A 17ª Conferência das Nações Unidas de Combate à Desertificação (COP17), realizada em Ulaanbaatar, na Mongólia, caminha para um desfecho sem a criação de um regime global efetivo para o enfrentamento das secas. Apesar do otimismo diplomático, negociadores indicam que o consenso sobre o tema não será alcançado nesta edição, que se encerra na próxima sexta-feira (28).
Oposição e impasses nas negociações
A resistência à criação de um mecanismo obrigatório é liderada por Estados Unidos e União Europeia, com apoio de nações como Argentina, Chile e Paraguai.
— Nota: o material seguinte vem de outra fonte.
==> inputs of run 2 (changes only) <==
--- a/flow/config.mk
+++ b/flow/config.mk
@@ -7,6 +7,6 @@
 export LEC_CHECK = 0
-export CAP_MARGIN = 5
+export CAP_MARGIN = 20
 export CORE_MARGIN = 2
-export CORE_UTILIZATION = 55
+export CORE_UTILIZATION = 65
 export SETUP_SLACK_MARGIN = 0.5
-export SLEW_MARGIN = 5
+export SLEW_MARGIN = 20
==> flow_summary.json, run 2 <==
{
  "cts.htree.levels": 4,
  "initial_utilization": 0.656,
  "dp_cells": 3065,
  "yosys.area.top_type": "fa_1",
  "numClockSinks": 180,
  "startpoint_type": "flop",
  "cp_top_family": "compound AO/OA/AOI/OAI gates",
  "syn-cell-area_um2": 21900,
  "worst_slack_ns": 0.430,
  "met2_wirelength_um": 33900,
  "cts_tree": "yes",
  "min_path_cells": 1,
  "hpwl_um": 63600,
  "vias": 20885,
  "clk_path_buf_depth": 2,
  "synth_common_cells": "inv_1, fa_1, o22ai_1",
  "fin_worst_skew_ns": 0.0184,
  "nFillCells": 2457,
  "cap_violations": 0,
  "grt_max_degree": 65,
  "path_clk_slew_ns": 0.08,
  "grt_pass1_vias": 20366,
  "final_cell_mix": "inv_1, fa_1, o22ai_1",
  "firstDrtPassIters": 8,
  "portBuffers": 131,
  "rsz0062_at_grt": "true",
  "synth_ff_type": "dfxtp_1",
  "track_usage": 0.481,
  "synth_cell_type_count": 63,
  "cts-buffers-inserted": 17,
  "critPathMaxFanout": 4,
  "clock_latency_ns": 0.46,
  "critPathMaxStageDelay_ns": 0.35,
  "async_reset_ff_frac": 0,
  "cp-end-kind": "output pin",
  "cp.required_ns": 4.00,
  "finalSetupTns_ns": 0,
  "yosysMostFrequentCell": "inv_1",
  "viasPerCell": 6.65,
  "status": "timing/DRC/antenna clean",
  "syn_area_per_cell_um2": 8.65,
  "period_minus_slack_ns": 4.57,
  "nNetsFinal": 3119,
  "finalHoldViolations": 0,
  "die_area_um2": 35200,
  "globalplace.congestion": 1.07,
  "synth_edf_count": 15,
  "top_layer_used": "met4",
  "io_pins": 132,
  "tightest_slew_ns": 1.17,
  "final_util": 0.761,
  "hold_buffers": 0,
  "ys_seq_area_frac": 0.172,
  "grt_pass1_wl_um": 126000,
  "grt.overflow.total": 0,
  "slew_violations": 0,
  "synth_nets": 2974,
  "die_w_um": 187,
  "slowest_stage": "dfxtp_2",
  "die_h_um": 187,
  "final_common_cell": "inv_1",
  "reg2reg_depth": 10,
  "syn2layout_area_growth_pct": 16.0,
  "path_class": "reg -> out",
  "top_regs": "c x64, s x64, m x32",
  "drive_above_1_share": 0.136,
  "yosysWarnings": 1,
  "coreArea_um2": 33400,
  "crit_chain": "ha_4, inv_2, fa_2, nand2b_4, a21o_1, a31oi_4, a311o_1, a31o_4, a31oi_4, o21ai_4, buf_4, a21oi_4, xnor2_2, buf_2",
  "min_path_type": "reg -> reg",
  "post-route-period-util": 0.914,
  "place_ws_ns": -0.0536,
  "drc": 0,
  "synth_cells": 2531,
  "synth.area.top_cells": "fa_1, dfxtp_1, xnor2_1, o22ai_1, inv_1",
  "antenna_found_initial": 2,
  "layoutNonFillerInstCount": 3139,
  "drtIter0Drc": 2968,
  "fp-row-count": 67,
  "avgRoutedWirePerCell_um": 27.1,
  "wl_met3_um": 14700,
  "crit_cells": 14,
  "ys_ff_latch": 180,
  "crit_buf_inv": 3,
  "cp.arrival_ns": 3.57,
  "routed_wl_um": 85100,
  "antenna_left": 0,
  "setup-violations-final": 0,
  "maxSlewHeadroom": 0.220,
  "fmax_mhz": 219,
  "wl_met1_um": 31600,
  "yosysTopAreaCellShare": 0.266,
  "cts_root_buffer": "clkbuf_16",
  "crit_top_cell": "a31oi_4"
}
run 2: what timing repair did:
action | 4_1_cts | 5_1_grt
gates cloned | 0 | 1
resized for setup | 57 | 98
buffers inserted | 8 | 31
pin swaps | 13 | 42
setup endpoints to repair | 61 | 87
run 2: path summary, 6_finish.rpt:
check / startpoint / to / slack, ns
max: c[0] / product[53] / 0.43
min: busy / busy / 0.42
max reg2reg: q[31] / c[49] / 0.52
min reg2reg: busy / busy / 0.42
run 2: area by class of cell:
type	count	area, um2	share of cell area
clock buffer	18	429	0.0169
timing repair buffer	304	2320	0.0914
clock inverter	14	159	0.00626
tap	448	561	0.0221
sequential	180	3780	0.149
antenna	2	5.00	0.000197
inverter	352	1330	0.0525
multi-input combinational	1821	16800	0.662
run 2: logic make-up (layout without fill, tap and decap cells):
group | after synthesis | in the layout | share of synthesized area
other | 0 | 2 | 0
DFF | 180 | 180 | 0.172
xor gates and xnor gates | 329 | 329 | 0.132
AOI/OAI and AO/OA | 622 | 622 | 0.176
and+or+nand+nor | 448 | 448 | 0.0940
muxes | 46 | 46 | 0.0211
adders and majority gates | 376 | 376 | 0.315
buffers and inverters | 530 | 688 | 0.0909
From an optimization exercise on the open Yosys and OpenROAD flow, aimed at small area; shortcuts taken in it are not production practice.
The RTL was checked by simulation tests, not by an equivalence proof against the original design.
The clock port is modelled as an ideal driver, which makes a skipped or thinned clock tree look cheaper than it is; a real chip needs a root buffer or a tree.
No activity file was given, so power comes from the tool's default toggle rates.

==> run a <==
// uart_tx
module uart_tx (
    input wire clk,
    input wire rst,
    input wire send,
    input wire [7:0] data,
    output reg tx,
    output reg busy
);
==> module uart_tx, before the edit <==
module uart_tx (
    input wire clk,
    input wire rst,
    input wire send,
    input wire [7:0] data,
    output reg tx,
    output reg busy
);
    localparam [12:0] START = 13'h0e97;
    localparam [12:0] LAST  = 13'h1c50;
    localparam [12:0] MASK  = 13'h01bd;  
    localparam [12:0] POL   = 13'h0aaa;
    reg  [12:0] q;
    wire [12:0] s    = q ^ POL;
    wire        fb   = s[12] ^ (s[3] & s[7]);
    wire        tick = ((s & MASK) == (LAST & MASK));
    wire        run  = busy & ~tick;
    always @(posedge clk)
        q <= (run ? {s[11:0], fb} : START) ^ POL;
    wire       load  = ~busy;         
    wire       shift = tick;          
    wire       hold  = run;           
    reg  [9:0] sr;
    always @(posedge clk)
        sr <= ({10{load}}  & {1'b1, data, 1'b0})
            | ({10{shift}} & {1'b0, sr[9:1]})
            | ({10{hold}}  & sr);
    always @(posedge clk or posedge rst)
        if (rst) begin
            tx   <= 1'b1;
            busy <= 1'b0;
        end else begin
            tx <= sr[0] | ~busy;
            if (!busy)
                busy <= send;
            else if (tick && sr[9:1] == 9'd0)
                busy <= 1'b0;
        end
endmodule
Background: an optimization exercise with open tools, aiming at small area. Do not read the settings as production practice.
Only simulation tests tie the RTL to the original design; equivalence was not proved.
Power and IR drop assume default switching activity.

== build 39 ==
## ticket_booking_system
module ticket_booking_system (
    input clk,
    input rst,
    input book,
    input cancel,
    input check,
    input [3:0] seat_type,
    input [4:0] travel_date,
    output reg [7:0] price,
    output reg [7:0] seats_left,
    output reg booking_success,
    output reg cancel_success,
    output reg availability_status
);
Size in the first run: about 13000 µm² of cells after synthesis.
Settings: LEC_CHECK=0, CAP_MARGIN=20, CORE_MARGIN=2, CORE_UTILIZATION=55, CTS_BUF_LIST=sky130_fd_sc_hd__clkbuf_8, CTS_CLUSTER_DIAMETER=50, CTS_CLUSTER_SIZE=18, PLACE_DENSITY=0.7, SLEW_MARGIN=20, SYNTH_HIERARCHICAL=1, SYNTH_MINIMUM_KEEP_SIZE=0; clock period 8.0 ns.
standard.sh (not shown) runs the stock make flow with config.mk's settings and CLKGATE_MAP_FILE= SYNTH_SCRIPT=/design/flow/synth_recipe.tcl, a recipe that flattens the netlist after the stock synthesis.
==> flow/flow/run.sh <==
#!/bin/bash
# The standard layout (the standard.sh: ORFS synthesis to final layout),
# with one change: the port buffers that global placement inserts are the
# platform's smallest buffer instead of the one buffer_ports picks by itself.
set -euo pipefail
export BUFFER_PORTS_ARGS="-buffer_cell sky130_fd_sc_hd__buf_1"
bash standard.sh > standard.log 2>&1
Build 39 completed; timing, DRC and antenna clean
## Diff of input files: build 62 against build 39
--- a/flow/config.mk
+++ b/flow/config.mk
@@ -9,7 +9,7 @@
 export CORE_MARGIN = 2
 export CORE_UTILIZATION = 55
-export CTS_BUF_LIST = sky130_fd_sc_hd__clkbuf_8
-export CTS_CLUSTER_DIAMETER = 50
-export CTS_CLUSTER_SIZE = 18
+export CTS_BUF_LIST = sky130_fd_sc_hd__clkbuf_4
+export CTS_CLUSTER_DIAMETER = 40
+export CTS_CLUSTER_SIZE = 10
 export PLACE_DENSITY = 0.7
 export SLEW_MARGIN = 20
[summary]
Build 62 finished every stage and its layout cleared the timing, design-rule and antenna checks. From build 39 to build 62 the numbers moved as follows: part of the total power dissipated in the clock network has decreased, met3 wirelength from detailed routing has increased, largest vdd supply drop has decreased, worst hold margin has remained practically unchanged. Relative to build 39, the design internal power of build 62 is lower by 0.088 mW. Build 62 vs build 39: power density of the placed cells down by a few percent. Taking build 39 as the reference, in build 62 post-route fraction of the period consumed by the critical path went down by 2.7 points; leakage power figure went down by about 1.1%; sequential share of layout area went up by 0.54 points; routing usage on met1 went up by 0.30 points.
Edits applied to the flow inputs when going from build 62 to build 6:
==> flow/run.sh (new file) <==
#!/bin/bash
# synth_recipe.tcl (not shown) runs the flow's synth.tcl, then flattens the netlist and writes it again
# the make line also repeats each setting of config.mk as NAME=value (left out here)
make -C /OpenROAD-flow-scripts/flow DESIGN_CONFIG=/design/flow/config.mk WORK_HOME=/design/flow/orfs CLKGATE_MAP_FILE= SYNTH_SCRIPT=/design/flow/synth_recipe.tcl finish
--- a/flow/config.mk
+++ b/flow/config.mk
@@ -9,7 +9,7 @@
 export CORE_MARGIN = 2
 export CORE_UTILIZATION = 55
-export CTS_BUF_LIST = sky130_fd_sc_hd__clkbuf_4
-export CTS_CLUSTER_DIAMETER = 40
-export CTS_CLUSTER_SIZE = 10
+export CTS_BUF_LIST = sky130_fd_sc_hd__clkbuf_16
+export CTS_CLUSTER_DIAMETER = 70
+export CTS_CLUSTER_SIZE = 30
 export PLACE_DENSITY = 0.7
 export SLEW_MARGIN = 20
removed: flow/flow/run.sh
removed: flow/standard.sh
Results
- Looking at clock latency of the later-clocked register in the worst-skew pair, build 6 sits 180 ps below build 62.
- Core utilization (lower): build 62
- Per the comparison of build 6 with build 62, final worst setup slack went down by 660 ps; minimum clock period went up by 660 ps.
Input changes introduced in build 74 (baseline for comparison: build 6):
==> flow/flow/run.sh (new file) <==
#!/bin/bash
# The standard layout (the standard.sh: ORFS synthesis to final layout),
# with one change: the port buffers that global placement inserts are the
# platform's smallest buffer instead of the one buffer_ports picks by itself.
set -euo pipefail
export BUFFER_PORTS_ARGS="-buffer_cell sky130_fd_sc_hd__buf_1"
bash standard.sh > standard.log 2>&1
==> flow/standard.sh (new file) <==
#!/bin/bash
# synth_recipe.tcl (not shown) runs the flow's synth.tcl, then flattens the netlist and writes it again
# the make line also repeats each setting of config.mk as NAME=value (left out here)
make -C /OpenROAD-flow-scripts/flow DESIGN_CONFIG=/design/flow/config.mk WORK_HOME=/design/flow/orfs CLKGATE_MAP_FILE= SYNTH_SCRIPT=/design/flow/synth_recipe.tcl "${@:-finish}"
--- a/flow/config.mk
+++ b/flow/config.mk
@@ -10,6 +10,6 @@
 export CORE_UTILIZATION = 55
 export CTS_BUF_LIST = sky130_fd_sc_hd__clkbuf_16
-export CTS_CLUSTER_DIAMETER = 70
-export CTS_CLUSTER_SIZE = 30
+export CTS_CLUSTER_DIAMETER = 80
+export CTS_CLUSTER_SIZE = 24
 export PLACE_DENSITY = 0.7
 export SLEW_MARGIN = 20
removed: flow/run.sh
--- outcome ---
Compared to build 6, build 74 leaves more free space in the core.
NOTE: register share of the cell area in build 74 exceeds that of build 6
Reported for build 74 and build 6, critical path depth turned out identical to the last digit.
Build 74 and build 6 ended up with nearly the same switching power as a share of total power.
From build 6 to build 74 the numbers moved as follows: global-route total usage across every layer fell 0.50 points; maximum frequency went up by 7.3%.
The run showing the greater power after layout is build 6.
In build 74 the final non-filler cell area turned out about 2.3% lower than in build 6.
Of the two values seen for master of the slowest instance on the critical path, a222oi_1 was produced by build 74 and clkdlybuf4s50_1 by build 6.
Input changes introduced in build 96 (baseline for comparison: build 74):
--- a/flow/config.mk
+++ b/flow/config.mk
@@ -9,7 +9,7 @@
 export CORE_MARGIN = 2
 export CORE_UTILIZATION = 55
-export CTS_BUF_LIST = sky130_fd_sc_hd__clkbuf_16
-export CTS_CLUSTER_DIAMETER = 80
-export CTS_CLUSTER_SIZE = 24
+export CTS_BUF_LIST = sky130_fd_sc_hd__clkbuf_4 sky130_fd_sc_hd__clkbuf_8
+export CTS_CLUSTER_DIAMETER = 50
+export CTS_CLUSTER_SIZE = 12
 export PLACE_DENSITY = 0.7
 export SLEW_MARGIN = 20
Findings:
- Higher initial DRC count was reported by build 74, not build 96.
- Changes observed in build 96 relative to build 74: post-route worst setup slack shows a reduction of 30 ps, portion of total power attributed to combinational logic shrank by 0.4 points.
- Diff build 74 -> build 96 | maximum clock rate | down slightly
- Total power: build 96 above build 74
- The post-layout minimum cycle time in build 96 sits 30 ps above the value recorded for build 74.
- Diff build 74 -> build 96 | cell area | up slightly

-- what the ideal ports hide --
The results above use ideal ports. As a check the final layouts listed here were re-extracted and re-timed, cells and wires unchanged.
Step 1: set_driving_cell puts a clkbuf_16 on clk and a buf_2 on each other input, an assumption about the parent block.
Step 2 moves the port delays by t, midway between the first and last clock arrival at a register: inputs arrive t later, outputs are due t later. That takes back most of the time a late clock gives input paths.
a / b / c = no drivers / after step 1 / after step 2; a / b = the first two.
run	t, ns	setup slack, ns	worst setup path after step 2
build 39	0.591	1.484 / 1.505 / 0.914	input to register
build 62	0.732	1.701 / 1.718 / 0.986	input to register
build 6	0.568	1.037 / 1.057 / 0.489	input to register
build 74	0.566	1.512 / 1.536 / 0.970	input to register
build 96	0.592	1.482 / 1.503 / 0.911	input to register
After both steps every run listed still meets setup and hold. The setup slack of build 62, which loses most, moves by +0.017 ns with the drivers and by -0.715 ns with both steps.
O cenário aponta para uma decisão meramente procedimental, empurrando as discussões para a COP18, prevista para 2028 no Egito. O Brasil, embora favorável ao regime das secas, tem atuado como mediador para manter o tema na agenda, diante da impossibilidade de um acordo imediato.
Demandas das nações vulneráveis
Países africanos, historicamente afetados pela escassez hídrica, têm defendido a criação de um mecanismo multilateral há três conferências. A proposta visa garantir ajuda financeira para que nações vulneráveis possam antecipar e mitigar os impactos de eventos climáticos extremos. Eles argumentam que os instrumentos atuais, como o Fundo Global para o Meio Ambiente (GEF), focam na degradação das terras de forma genérica, sem atender às especificidades das crises de seca.
Desafios geopolíticos
Os países desenvolvidos, por sua vez, resistem a compromissos financeiros obrigatórios, defendendo que a adesão seja voluntária. A União Europeia tem manifestado preocupação com gastos externos, especialmente diante de crises hídricas internas. Além disso, há uma tendência de enfraquecimento de agendas multilaterais por parte de alguns blocos. Andrea Meza Murillo, secretária executiva adjunta da UNCCD, reconheceu as dificuldades, mas mantém a esperança de que o desafio seja reconhecido como uma responsabilidade global, apesar do cenário complexo das negociações finais.